I Quit My Job a Week Ago & Chose Myself. Here’s What That Cost Me.
I didn’t quit my job because I was brave.
I quit because my body was done negotiating.
On paper, it was a “big girl job.” Stable. Respectable. The kind of job you’re supposed to be grateful for. The kind you don’t walk away from unless something is seriously wrong — or unless you’re reckless. Depending on who you ask, I was both.
What it cost me first was certainty.
A steady paycheck. A predictable schedule. The illusion that if I just kept pushing, my health would somehow catch up later. It didn’t. Later never comes when your nervous system is fried and your body is running on cortisol and coffee.
It cost me my identity for a minute.
When you leave something you’ve tied your worth to, there’s this quiet panic that creeps in. Who am I if I’m not producing like this anymore? I had to sit with that question longer than I wanted to. Turns out, I’m still me — just less exhausted.
It cost me comfort.
There were days I missed the structure. The routine. The feeling of knowing exactly what tomorrow looked like. Healing is messier than working. You don’t get performance reviews or gold stars. You just get small, unglamorous wins — better sleep, clearer thinking, a body that finally exhales.

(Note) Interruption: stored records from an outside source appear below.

$ cat src/rtl/uart_pkg.sv
// rtl/uart_pkg.sv - shared UART state encodings, parity modes and sampling helper
package uart_pkg;

  typedef enum logic [2:0] {
    ST_IDLE   = 3'd0,
    ST_START  = 3'd1,
    ST_DATA   = 3'd2,
    ST_PARITY = 3'd3,
    ST_STOP   = 3'd4
  } uart_state_t;

  localparam int PAR_NONE = 0;
  localparam int PAR_EVEN = 1;
  localparam int PAR_ODD  = 2;

  // Two-of-three vote used to settle each bit from its mid-bit samples
  function automatic logic majority3(input logic a, input logic b, input logic c);
    return (a & b) | (a & c) | (b & c);
  endfunction

endpackage

$ cat src/rtl/uart_baud_tick.sv
// rtl/uart_baud_tick.sv - oversampling tick generator, re-phasable by clear
module uart_baud_tick #(
  parameter int CLK_FREQ_HZ = 50_000_000,
  parameter int BAUD_RATE   = 115200,
  parameter int OVERSAMPLE  = 16
) (
  input  logic clk,
  input  logic reset,
  input  logic clear,
  output logic tick
);

  localparam int RAW_DIV = CLK_FREQ_HZ / (BAUD_RATE * OVERSAMPLE);
  localparam int DIV     = (RAW_DIV < 1) ? 1 : RAW_DIV;
  localparam int CW      = (DIV > 1) ? $clog2(DIV) : 1;
  localparam logic [CW-1:0] LAST = CW'(DIV - 1);

  logic [CW-1:0] cnt;

  // Divider counts 0..DIV-1; clear restarts the phase at zero
  always_ff @(posedge clk or negedge reset) begin
    if (!reset) begin
      cnt <= '0;
    end else if (clear || (cnt == LAST)) begin
      cnt <= '0;
    end else begin
      cnt <= cnt + CW'(1);
    end
  end

  assign tick = !clear && (cnt == LAST);

endmodule

$ cat src/rtl/uart_rx_framed.sv
// rtl/uart_rx_framed.sv - oversampled UART receiver with parity, stop bits and valid/ready output
module uart_rx_framed
  import uart_pkg::*;
#(
  parameter int DATA_SIZE   = 8,
  parameter int CLK_FREQ_HZ = 50_000_000,
  parameter int BAUD_RATE   = 115200,
  parameter int OVERSAMPLE  = 16,
  parameter int PARITY      = 0,
  parameter int STOP_BITS   = 1
) (
  input  logic                 clk,
  input  logic                 reset,
  input  logic                 rx_line,
  output logic [DATA_SIZE-1:0] data_out,
  output logic                 data_valid,
  input  logic                 data_ready,
  output logic                 frame_err,
  output logic                 parity_err,
  output logic                 overrun,
  output logic                 busy
);

  localparam int OSW = $clog2(OVERSAMPLE);
  localparam int BCW = $clog2(DATA_SIZE);
  localparam logic [OSW-1:0] OS_S0   = OSW'(OVERSAMPLE / 2 - 1);
  localparam logic [OSW-1:0] OS_S1   = OSW'(OVERSAMPLE / 2);
  localparam logic [OSW-1:0] OS_S2   = OSW'(OVERSAMPLE / 2 + 1);
  localparam logic [OSW-1:0] OS_LAST = OSW'(OVERSAMPLE - 1);
  localparam logic [BCW-1:0] BC_LAST = BCW'(DATA_SIZE - 1);
  localparam logic           SB_LAST = 1'(STOP_BITS - 1);
  localparam logic           ODD     = 1'(PARITY == PAR_ODD);

  logic                 sync1, rxs, rxs_prev;
  logic                 fall, clear, tick, maj, mid, bit_end;
  uart_state_t          state;
  logic [OSW-1:0]       os_cnt;
  logic [BCW-1:0]       bit_cnt;
  logic                 stop_cnt;
  logic [1:0]           samp;
  logic [DATA_SIZE-1:0] shreg;
  logic                 fe_acc, pe_acc;

  // Two-stage synchroniser plus edge history, all idling high
  always_ff @(posedge clk or negedge reset) begin
    if (!reset) begin
      sync1    <= 1'b1;
      rxs      <= 1'b1;
      rxs_prev <= 1'b1;
    end else begin
      sync1    <= rx_line;
      rxs      <= sync1;
      rxs_prev <= rxs;
    end
  end

  assign fall    = rxs_prev && !rxs;
  assign clear   = (state == ST_IDLE) && fall;
  assign maj     = majority3(samp[0], samp[1], rxs);
  assign mid     = tick && (os_cnt == OS_S2);
  assign bit_end = tick && (os_cnt == OS_LAST);

  uart_baud_tick #(
    .CLK_FREQ_HZ (CLK_FREQ_HZ),
    .BAUD_RATE   (BAUD_RATE),
    .OVERSAMPLE  (OVERSAMPLE)
  ) u_tick (
    .clk   (clk),
    .reset (reset),
    .clear (clear),
    .tick  (tick)
  );

  // Receive FSM with registered outputs and the output-slot handshake
  always_ff @(posedge clk or negedge reset) begin
    if (!reset) begin
      state      <= ST_IDLE;
      os_cnt     <= '0;
      bit_cnt    <= '0;
      stop_cnt   <= 1'b0;
      samp       <= 2'b11;
      shreg      <= '0;
      fe_acc     <= 1'b0;
      pe_acc     <= 1'b0;
      data_out   <= '0;
      data_valid <= 1'b0;
      frame_err  <= 1'b0;
      parity_err <= 1'b0;
      overrun    <= 1'b0;
      busy       <= 1'b0;
    end else begin
      overrun <= 1'b0;
      if (data_valid && data_ready) data_valid <= 1'b0;

      if (tick && (state != ST_IDLE)) begin
        os_cnt <= (os_cnt == OS_LAST) ? '0 : os_cnt + OSW'(1);
        if (os_cnt == OS_S0) samp[0] <= rxs;
        if (os_cnt == OS_S1) samp[1] <= rxs;
      end

      case (state)
        ST_IDLE: begin
          if (fall) begin
            state    <= ST_START;
            busy     <= 1'b1;
            os_cnt   <= '0;
            bit_cnt  <= '0;
            stop_cnt <= 1'b0;
            fe_acc   <= 1'b0;
            pe_acc   <= 1'b0;
          end
        end
        ST_START: begin
          if (mid && maj) begin
            state <= ST_IDLE;
            busy  <= 1'b0;
          end else if (bit_end) begin
            state <= ST_DATA;
          end
        end
        ST_DATA: begin
          if (mid) shreg <= {maj, shreg[DATA_SIZE-1:1]};
          if (bit_end) begin
            if (bit_cnt == BC_LAST) begin
              bit_cnt <= '0;
              state   <= (PARITY == PAR_NONE) ? ST_STOP : ST_PARITY;
            end else begin
              bit_cnt <= bit_cnt + BCW'(1);
            end
          end
        end
        ST_PARITY: begin
          if (mid) pe_acc <= (^shreg) ^ maj ^ ODD;
          if (bit_end) state <= ST_STOP;
        end
        ST_STOP: begin
          if (mid) begin
            if (stop_cnt == SB_LAST) begin
              if (!data_valid || data_ready) begin
                data_out   <= shreg;
                frame_err  <= fe_acc | !maj;
                parity_err <= pe_acc;
                data_valid <= 1'b1;
              end else begin
                overrun <= 1'b1;
              end
              state    <= ST_IDLE;
              busy     <= 1'b0;
              stop_cnt <= 1'b0;
            end else begin
              fe_acc <= fe_acc | !maj;
            end
          end else if (bit_end) begin
            stop_cnt <= 1'b1;
          end
        end
        default: begin
          state <= ST_IDLE;
          busy  <= 1'b0;
        end
      endcase
    end
  end

endmodule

It also cost me relationships.
Not because people were cruel, but because not everyone understands choosing yourself when it doesn’t look ambitious. Some people only respect burnout when it comes with a promotion attached.
But here’s what it gave me.
It gave me capacity.
Energy to think. Space to listen to my body. Time to cook, walk, breathe, read, and actually notice how I feel instead of powering through it. My health stopped being a side project and became the foundation.
It gave me clarity.
I didn’t leave to escape work. I left to rebuild how I live. To stop treating my body like an inconvenience and start treating it like a partner.
And maybe most importantly, it gave me honesty.
About my health. About my limits. About the fact that no job is worth a body that’s constantly screaming for help.
This isn’t a manifesto telling you to quit your job.
It’s permission to tell the truth about what staying is costing you.
Sometimes choosing your health doesn’t look like glow-ups and soft mornings.
Sometimes it looks like uncertainty, discomfort, and rebuilding from scratch.
And sometimes… that’s the healthiest choice you can make.